PC12 Cell Culture and Fusion
Cell Culture
Materials
1. Falcon Primaria culture dishes.

2. Culture medium: DME (or F12K) with glutamine, supplemented with 7% heat-deactivated horse serum (56oC for 30 min), 7% fetal calf serum, 50 units penicillin, 50 ug/ml streptomycin, 37oC.

3. ECL matrix (E-C-L cell attachment matrix, Upstate Biotech, 08-110). Stored as 250 ul aliquots in 15 ml conical tubes at -80oC. Keep it cold all the time otherwise it will form a gel.

4. F12K medium (no additives), for diluting ECL matrix.

5. Coverslip dishes. Add 12 ml of cold (4oC) F12K medium to a tube of ECL aliquot, vortex. Pipet 2-3 ml on each coverslip dish and incubate for at least 1 hr in the incubator. Replace the ECL solution with culture medium before use.

Procedure
1. Seed cells on Primaria dishes. Cells grow in clusters of 3-5. Feed 3 times weekly and exchange only 2/3 of the medium.

2. When the density is high or clusters get large (more than 6-8 cells per cluster), the cells should be dispersed by gentle pepeting, without the use of STE or trypsin. Disloged cells are replated on fresh dishes at a lower density (1:3 or 1:4). Do not dilute too much.

3. DME-based medium may be replaced by F12K-based medium 2-7 days before fluorescence observation. This reduces autofluorescence.

4. Store cells by suspending in 90% medium, 10% DMSO, freezing slowly as for other cell lines before transfering to liquid nitrogen.

Reference
L.A.Greene, J.M.Aletta, A.Rukenstein and S.H.Green (1987) PC12 pheochromocytoma cells: culture, nerve growth factor treatment, and experimental exploitation. Methods Enzymol. 147:207-216.

Fusion
Materials
1. PC12 cell stock in 60 mm dishes. The optimal density is clusters of 3-5 cells spread over the dish.

2. PEG/DME: autoclave 10 g PEG (PEG1500, BDH limited, 29575) in a 100 ml medium bottle, then add immediately 10 ml warm (37oC) DME (no additive) and mix by swirling until the solution is homogeneous. Warm up to 37o before use. Store at room temperature and warm up to 37oC before use.

3. DME (no additive), 37oC.

4. F12K culture medium, 37oC (see Cell Culture).

5. STE, 37o.

6. Trypsin, 0.25%, 37o.

Procedure
1. Remove medium, gently place 2 ml of PEG/DME on the dish.

2. Incubate for exactly 1 min.

3. Remove PEG/DME and gently rinse the dish with 2 ml DME, 3 times.

4. Add fresh F12K culture medium, incubate for 20 min at 37oC.

5. Remove medium and rinse gently with STE.

6. Gently rinse with trypsin and remove immediately.
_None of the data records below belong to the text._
From an optimization exercise on the open Yosys and OpenROAD flow, aimed at small area; shortcuts taken in it are not production practice. The RTL was checked by simulation tests, not by an equivalence proof against the original design. The clock port is modelled as an ideal driver, which makes a skipped or thinned clock tree look cheaper than it is; a real chip needs a root buffer or a tree. Power is estimated from default activity; no workload was simulated.

Setup of red:
## top
module top(
    input logic clk,         
    input logic rst,         
    output logic RGB_R,      
    output logic RGB_G,      
    output logic RGB_B       
);
    localparam logic [15:0] DC_INIT  = 16'hc206 ^ 16'haaaa;
    localparam logic [15:0] UPD_MASK = 16'hf9df;
    localparam logic [15:0] UPD_VAL  = (16'h01ff ^ 16'haaaa) & UPD_MASK;
    logic [15:0] dc;         
    logic [7:0]  pwm;        
    logic [2:0]  seg;        
    logic [5:0]  x;          
    wire upd_phase = ((dc & UPD_MASK) == UPD_VAL);   
    wire calc      = upd_phase & ~dc[9] & ~dc[10];   
    wire wrap      = upd_phase & dc[10];   
    wire fb        = ~(dc[15] ^ dc[8]);   
    always_ff @(posedge clk) begin
        if (rst | wrap) dc <= DC_INIT;
        else            dc <= {~dc[14:0], fb};
    end
    always_ff @(posedge clk) begin
        if (rst)             pwm <= 8'd0;
        else if (!upd_phase) pwm <= pwm + 8'd1;
    end
    localparam logic [2:0] SEG0 = 3'd0;
    localparam logic [2:0] SEG1 = 3'd1;
  ...
Size: about 5 I/O pins.
clock: 14.0 ns
lec_check: 0
cap_margin: 20
core_margin: 2
core_utilization: 40
slew_margin: 20
standard.sh (not shown) runs the stock make flow with config.mk's settings and CLKGATE_MAP_FILE= SYNTH_SCRIPT=/design/flow/synth_recipe.tcl, a recipe that flattens the netlist after the stock synthesis.
==> flow/flow/run.sh <==
#!/bin/bash
# Own layout flow: the standard synthesis, then its combinational logic
# re-mapped by ABC for area (registers kept as they are, see resyn.py), then
# the standard floorplan and placement with small port buffers, a clock step
# of its own (clock.tcl: two clock buffers driven by the clock port), and the
# standard routing and finishing.
set -euo pipefail
R=orfs/results/sky130hd/top/base
LIB=$FLOW_HOME/platforms/sky130hd/lib/sky130_fd_sc_hd__tt_025C_1v80.lib
MAKE_VARS=(BUFFER_PORTS_ARGS="-buffer_cell sky130_fd_sc_hd__buf_1" RECOVER_POWER=100)

bash standard.sh synth > 1_synth_standard.log 2>&1
cp $R/1_2_yosys.v $R/1_2_yosys_standard.v

python3 flow/resyn.py $LIB $FLOW_HOME/platforms/sky130hd/config.mk "$FLOW_TOP" \
  $R/1_2_yosys_standard.v $R/1_2_yosys.v 64 "${NUM_CORES:-4}" > 1_resyn.log 2>&1
touch $R/1_2_yosys.v

bash standard.sh "${MAKE_VARS[@]}" place > 2_place_standard.log 2>&1

FLOW_RESULTS=$R FLOW_FLOW_DIR=flow CLOCK_BUF=sky130_fd_sc_hd__buf_6 CLOCK_NBUF=2 \
  openroad -no_init -exit flow/clock.tcl > 3_clock.log 2>&1

bash standard.sh "${MAKE_VARS[@]}" finish > 4_route_standard.log 2>&1
==> flow/flow/clock.tcl <==
# Clock tree step in place of ORFS's CTS: a few clock buffers driven by the
# clock port, each driving an equal share of the registers.
set R $::env(FLOW_RESULTS)
set P $::env(FLOW_HOME)/platforms/sky130hd
read_liberty $P/lib/sky130_fd_sc_hd__tt_025C_1v80.lib
read_db $R/3_place.odb
read_sdc $R/3_place.sdc
source $P/setRC.tcl
source $::env(FLOW_FLOW_DIR)/clock_buffers.tcl
my_clock_buffers $::env(CLOCK_BUF) $::env(CLOCK_NBUF)
detailed_placement
check_placement -verbose
set_propagated_clock [all_clocks]
estimate_parasitics -placement
report_clock_skew
report_checks -path_delay min_max
foreach p [get_pins */CLK] { puts "clock pin slew [get_full_name $p] [get_property $p slew_max]" }
write_db $R/4_1_cts.odb
write_sdc -no_timestamp $R/4_cts.sdc
==> flow/flow/resyn.py <==
#!/usr/bin/env python3
# Re-map the combinational logic of the standard synthesis netlist with ABC,
# keeping every register instance as it is. Several ABC runs (different
# random seeds of &deepsyn) are made and the one with the smallest cell area
# is kept.
# usage: resyn.py LIB PLATFORM_CONFIG TOP IN.v OUT.v NSEEDS NJOBS
import concurrent.futures as cf
import os, re, subprocess, sys

lib, platform_cfg, top, src, dst = sys.argv[1:6]
nseeds, njobs = int(sys.argv[6]), int(sys.argv[7])
here = os.path.dirname(os.path.abspath(__file__))

# cell areas from the liberty file
area = {}
cur = None
for line in open(lib):
    m = re.match(r'\s*cell\s*\(\s*"?(\w+)"?\s*\)', line)
    if m:
        cur = m.group(1)
        continue
    m = re.match(r'\s*area\s*:\s*([\d.]+)', line)
    if m and cur and cur not in area:
        area[cur] = float(m.group(1))

# the platform's don't-use cells
txt = open(platform_cfg).read()
blk = txt[txt.index('export DONT_USE_CELLS'):]
blk = blk[:blk.index('\n#')]
dont_use = " ".join("-dont_use " + c for c in re.findall(r'sky130_fd_sc_hd__\w+', blk))

subprocess.run([sys.executable, os.path.join(here, 'gen_models.py'), lib, 'resyn_models.v'], check=True)

def cost(v):
    return sum(area[c] for c in re.findall(r'^\s*(sky130_fd_sc_hd__\w+)\s', open(v).read(), re.M))

def run(seed):
    out = "resyn_seed%d.v" % seed
    script = ("+strash;&get,-n;&deepsyn,-I,1,-J,20,-S,%d;&put;"
              "&get,-n;&dch,-f;&nf,-p,-R,1000;&put" % seed)
    cmds = f"""
read_verilog resyn_models.v
read_verilog {here}/dff_stub.v
read_verilog {src}
hierarchy -top {top}
flatten
opt -purge
techmap
opt -fast
abc -script {script} -liberty {lib} {dont_use}
opt_clean -purge
setundef -zero
hilomap -singleton -hicell sky130_fd_sc_hd__conb_1 HI -locell sky130_fd_sc_hd__conb_1 LO
splitnets
opt_clean -purge
rename -hide w:*.*
write_verilog -noattr -nohex -nodec {out}
"""
    with open("resyn_seed%d.log" % seed, "w") as log:
        r = subprocess.run(["yosys", "-p", cmds], stdout=log, stderr=subprocess.STDOUT)
    if r.returncode != 0 or not os.path.exists(out):
        return (float('inf'), seed, out)
    return (cost(out), seed, out)

with cf.ThreadPoolExecutor(njobs) as ex:
    results = sorted(ex.map(run, range(nseeds)))
for a, s, o in results:
    print("seed %d: area %.2f" % (s, a))
best = results[0]
if best[0] == float('inf'):
    sys.exit("no ABC run succeeded")
pass
with open(best[2]) as f, open(dst, "w") as g:
    g.write(f.read())
Other scripts of this flow, unchanged in this note and not shown: flow/flow/clock_buffers.tcl, flow/flow/dff_stub.v, flow/flow/gen_models.py
Inputs modified between red and blue:
--- a/flow/flow/resyn.py
+++ b/flow/flow/resyn.py
@@ -3,5 +3,6 @@
 # keeping every register instance as it is. Several ABC runs (different
 # random seeds of &deepsyn) are made and the one with the smallest cell area
-# is kept.
+# is kept. ABC's mfs3 uses only combinational don't-cares (registers are free
+# inputs), so the result is combinationally equivalent to the input.
 # usage: resyn.py LIB PLATFORM_CONFIG TOP IN.v OUT.v NSEEDS NJOBS
 import concurrent.futures as cf
@@ -38,5 +39,5 @@
     out = "resyn_seed%d.v" % seed
     script = ("+strash;&get,-n;&deepsyn,-I,1,-J,20,-S,%d;&put;"
-              "&get,-n;&dch,-f;&nf,-p,-R,1000;&put" % seed)
+              "&get,-n;&dch,-f;&nf,-p,-R,1000;&put;mfs3,-a;mfs3,-ar" % seed)
     cmds = f"""
 read_verilog resyn_models.v
### Flow results
In the tables for red and blue, total leakage power reads lower with blue.
In the flow results for red and blue, the placed cell count is larger on blue.
The final reports for blue and red show worst setup slack lower in the former.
7. After 1-2 min, pipet cells off the dish and seed onto fresh dishes (or coated coverslip dishes) containing the culture medium. NGF is usually included in the medium to start priming (see Induction of Differentiation).

Reference
P.H.O'Lague and S.L.Huttner (1980) Physiological and morphological studies of rat pheochromocytoma cells (PC12) chemically fused and grown in culture. Proc. Natl. Acad. Sci. USA 77:1701-1705.

Induction of Differentiation
Materials
1. Nerve growth factor (2.5S NGF, Bioproducts for Science). Prepare 1 mg/ml stock in 50 mM NaAc, pH 5.0. Sterile filter and store as 5 ul aliquots in 15 ml conical tubes at -80oC.

2. NGF medium: Add 1 ml of F12K medium to each tube of NGF aliquot and vortex. Then take 120 ul and add to 3 ml of medium to obtain a final concentration of 200 ng/ml.

3. Forskolin (Calbiochem 344270) or 7-beta-deacetyl-7 beta-(gamma-N-methyl-piperazino)-butryl forskolin (Calbiochem 344273). Prepare 20 mM stock in 95% ethanol and store at -20oC.

4. Forskolin-NGF medium: NGF medium with 7.5 ul forskolin stock.

Procedure
1. Culture cells in NGF medium for 2-3 days.

2. Remove medium and add forskolin-NGF medium. Rapid neurite extension should be apparent within 20 min.